Jump to specific location:

Random access database:
Record 1000: Seek to byte 1000000
Record 2000: Seek to byte 2000000

Inefficient on disk (lots of seeking)
Modern systems handle with caching

Indexed Access

Use index structure:

Index:
"Smith" → Block 50
"Jones" → Block 100
"Brown" → Block 75

Lookup Smith → Read block 50
Fast for large files!

File Types (Unix/Linux)

Regular File

-rw-r--r--  user  file.txt
(- = regular file)

Contains arbitrary data
Text or binary

Symbolic Link

lrw-r--r--  user  link → /path/to/file
(l = link)

Points to another file

Block Device

brw-rw----  root  /dev/sda1
(b = block device)

Disk, partition (block-addressable)

Character Device

crw-rw-rw-  root  /dev/tty
(c = character device)

Terminal, serial port (character-addressable)

File Operations

Create

Create file "newfile.txt":
1. Allocate inode
2. Record file metadata
3. Add directory entry
4. Mark inode as allocated

Open

Open file "myfile.txt":
1. Find file in directory
2. Load inode into memory
3. Check permissions (can I read/write?)
4. Create file descriptor (handle)
5. Initialize file pointer (position 0)

Read

Read 100 bytes from open file:
1. Check file pointer position
2. Determine which block needed
3. Load block if not in cache
4. Copy bytes to user buffer
5. Update file pointer
6. Return bytes read

Write

Write 100 bytes to open file:
1. Determine which block needed
2. Allocate new block if needed
3. Copy bytes to block
4. Mark block dirty
5. Update file size
6. Update modification time

Close

Close file:
1. Flush dirty blocks to disk
2. Free file descriptor
3. Update metadata (modification time)
4. Release resources

File Names

Conventions

Case sensitivity:
Unix: Case-sensitive (file.txt ≠ FILE.TXT)
Windows: Case-insensitive (same files)

Extensions:
.txt, .doc, .jpg (conventions, not enforced)
(Unix doesn't require extensions)

Max length:
255 characters typical (varies by filesystem)

Paths

Absolute path: /home/user/documents/file.txt
(starts with /)

Relative path: documents/file.txt
(from current directory)

Current: ~
Parent: ..

File Protection

Ownership

File attributes:
Owner: user_id (user who created)
Group: group_id (owning group)

Three levels:
Owner permissions
Group permissions
Others permissions

Permissions

Unix permissions: rwx (read, write, execute)

Examples:
755: rwxr-xr-x (owner: all, group: read+execute, others: read+execute)
644: rw-r--r-- (owner: read+write, group: read, others: read)
700: rwx------ (owner: all, group/others: none)

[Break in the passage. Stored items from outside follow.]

Source: an optimization exercise on an open RTL-to-GDS flow (aim: small area, a short achievable clock period and few clock cycles). Production flows keep margins and buffers that such runs may drop.
The RTL was checked by simulation tests, not by an equivalence proof against the original design.

==> design.v <==
package rws_pkg;
	localparam int MAX_POP_DEF   = 64;
	localparam int COST_BITS_DEF = 32;
endpackage
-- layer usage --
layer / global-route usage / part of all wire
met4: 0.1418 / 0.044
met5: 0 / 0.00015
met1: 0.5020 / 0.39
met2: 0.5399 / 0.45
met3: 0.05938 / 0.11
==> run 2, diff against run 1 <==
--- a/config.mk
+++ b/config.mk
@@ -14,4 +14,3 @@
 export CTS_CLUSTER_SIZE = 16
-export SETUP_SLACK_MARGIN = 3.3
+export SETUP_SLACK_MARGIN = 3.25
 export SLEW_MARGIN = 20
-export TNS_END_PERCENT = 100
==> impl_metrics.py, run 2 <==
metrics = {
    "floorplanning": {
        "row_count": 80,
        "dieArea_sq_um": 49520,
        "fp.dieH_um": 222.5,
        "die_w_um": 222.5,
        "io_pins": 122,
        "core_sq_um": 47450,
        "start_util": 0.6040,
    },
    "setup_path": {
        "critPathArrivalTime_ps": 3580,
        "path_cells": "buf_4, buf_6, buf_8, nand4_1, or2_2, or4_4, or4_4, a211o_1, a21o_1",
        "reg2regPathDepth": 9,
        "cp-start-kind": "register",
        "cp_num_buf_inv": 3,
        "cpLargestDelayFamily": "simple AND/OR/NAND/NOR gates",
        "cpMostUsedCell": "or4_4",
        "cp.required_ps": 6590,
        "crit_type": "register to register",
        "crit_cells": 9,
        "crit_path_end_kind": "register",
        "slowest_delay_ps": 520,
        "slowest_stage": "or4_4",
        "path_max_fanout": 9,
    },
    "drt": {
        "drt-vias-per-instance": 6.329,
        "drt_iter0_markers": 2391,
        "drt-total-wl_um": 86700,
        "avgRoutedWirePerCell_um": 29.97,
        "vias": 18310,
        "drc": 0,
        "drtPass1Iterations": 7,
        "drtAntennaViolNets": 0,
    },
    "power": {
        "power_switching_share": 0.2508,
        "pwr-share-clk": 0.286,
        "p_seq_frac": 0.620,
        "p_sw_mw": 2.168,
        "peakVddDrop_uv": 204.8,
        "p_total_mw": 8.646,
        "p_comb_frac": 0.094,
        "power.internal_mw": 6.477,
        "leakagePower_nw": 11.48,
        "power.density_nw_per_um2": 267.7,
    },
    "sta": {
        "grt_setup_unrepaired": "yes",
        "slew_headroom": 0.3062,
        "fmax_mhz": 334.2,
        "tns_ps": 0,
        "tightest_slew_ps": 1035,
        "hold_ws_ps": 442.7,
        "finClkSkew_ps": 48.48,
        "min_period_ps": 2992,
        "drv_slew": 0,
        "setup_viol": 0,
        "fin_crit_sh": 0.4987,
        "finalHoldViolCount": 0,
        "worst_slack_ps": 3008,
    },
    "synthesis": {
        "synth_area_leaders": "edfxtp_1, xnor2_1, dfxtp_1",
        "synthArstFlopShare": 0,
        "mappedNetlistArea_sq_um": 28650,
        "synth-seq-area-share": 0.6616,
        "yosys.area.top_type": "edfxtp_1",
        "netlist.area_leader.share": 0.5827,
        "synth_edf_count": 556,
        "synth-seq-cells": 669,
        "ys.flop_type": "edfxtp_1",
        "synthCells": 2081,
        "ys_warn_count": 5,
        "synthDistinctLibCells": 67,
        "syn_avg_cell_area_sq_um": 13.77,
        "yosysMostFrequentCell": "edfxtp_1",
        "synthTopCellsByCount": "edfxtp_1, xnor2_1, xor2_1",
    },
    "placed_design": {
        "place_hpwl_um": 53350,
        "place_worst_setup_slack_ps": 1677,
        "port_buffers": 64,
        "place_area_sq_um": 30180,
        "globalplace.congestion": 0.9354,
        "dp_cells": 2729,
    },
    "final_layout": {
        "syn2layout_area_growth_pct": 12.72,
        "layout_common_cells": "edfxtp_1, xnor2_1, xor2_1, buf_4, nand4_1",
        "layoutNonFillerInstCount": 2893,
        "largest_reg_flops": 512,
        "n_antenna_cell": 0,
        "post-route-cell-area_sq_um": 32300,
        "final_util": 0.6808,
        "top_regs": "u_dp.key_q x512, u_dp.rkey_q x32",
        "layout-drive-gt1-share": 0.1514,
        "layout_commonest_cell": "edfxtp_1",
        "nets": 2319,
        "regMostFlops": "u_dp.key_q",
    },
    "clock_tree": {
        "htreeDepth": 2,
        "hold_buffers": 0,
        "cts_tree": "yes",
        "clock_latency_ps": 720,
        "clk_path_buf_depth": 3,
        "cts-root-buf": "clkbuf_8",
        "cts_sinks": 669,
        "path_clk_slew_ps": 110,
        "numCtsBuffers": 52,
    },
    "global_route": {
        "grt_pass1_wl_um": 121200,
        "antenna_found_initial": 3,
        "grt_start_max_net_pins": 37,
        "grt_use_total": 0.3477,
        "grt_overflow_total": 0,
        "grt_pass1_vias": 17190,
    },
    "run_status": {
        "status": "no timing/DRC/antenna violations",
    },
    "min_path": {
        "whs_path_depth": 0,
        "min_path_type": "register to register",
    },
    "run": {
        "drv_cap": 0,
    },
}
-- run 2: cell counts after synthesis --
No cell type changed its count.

Execute on files: Run as program
Execute on directories: Can enter directory

File System Structure

Single-Level Directory

All files in one directory:
/
├── file1.txt
├── file2.txt
├── file3.txt

Problem: Name conflicts (two file1.txt?)
Ancient systems only

Two-Level Directory

Each user has own directory:
/user1/
├── file1.txt
└── file2.txt

/user2/
├── file1.txt
└── project/

Hierarchical (Tree)

Modern structure:
/
├── home/
│   ├── user1/
│   │   ├── documents/
│   │   └── downloads/
│   └── user2/
├── var/
├── etc/
└── usr/
    └── bin/

Most flexible, most complex

Summary

File system abstracts disk blocks into named files and directories. Provides protection, convenience, and organization. Key components: boot block, superblock, inode table, data blocks. Inodes store file metadata. Directories provide hierarchical structure. File operations: create, open, read, write, close. Permissions enforce access control. Modern systems use hierarchical directories. Understanding file systems essential for appreciating how OS manages persistent data. Different file systems (NTFS, ext4, APFS) implement concepts differently but principles same.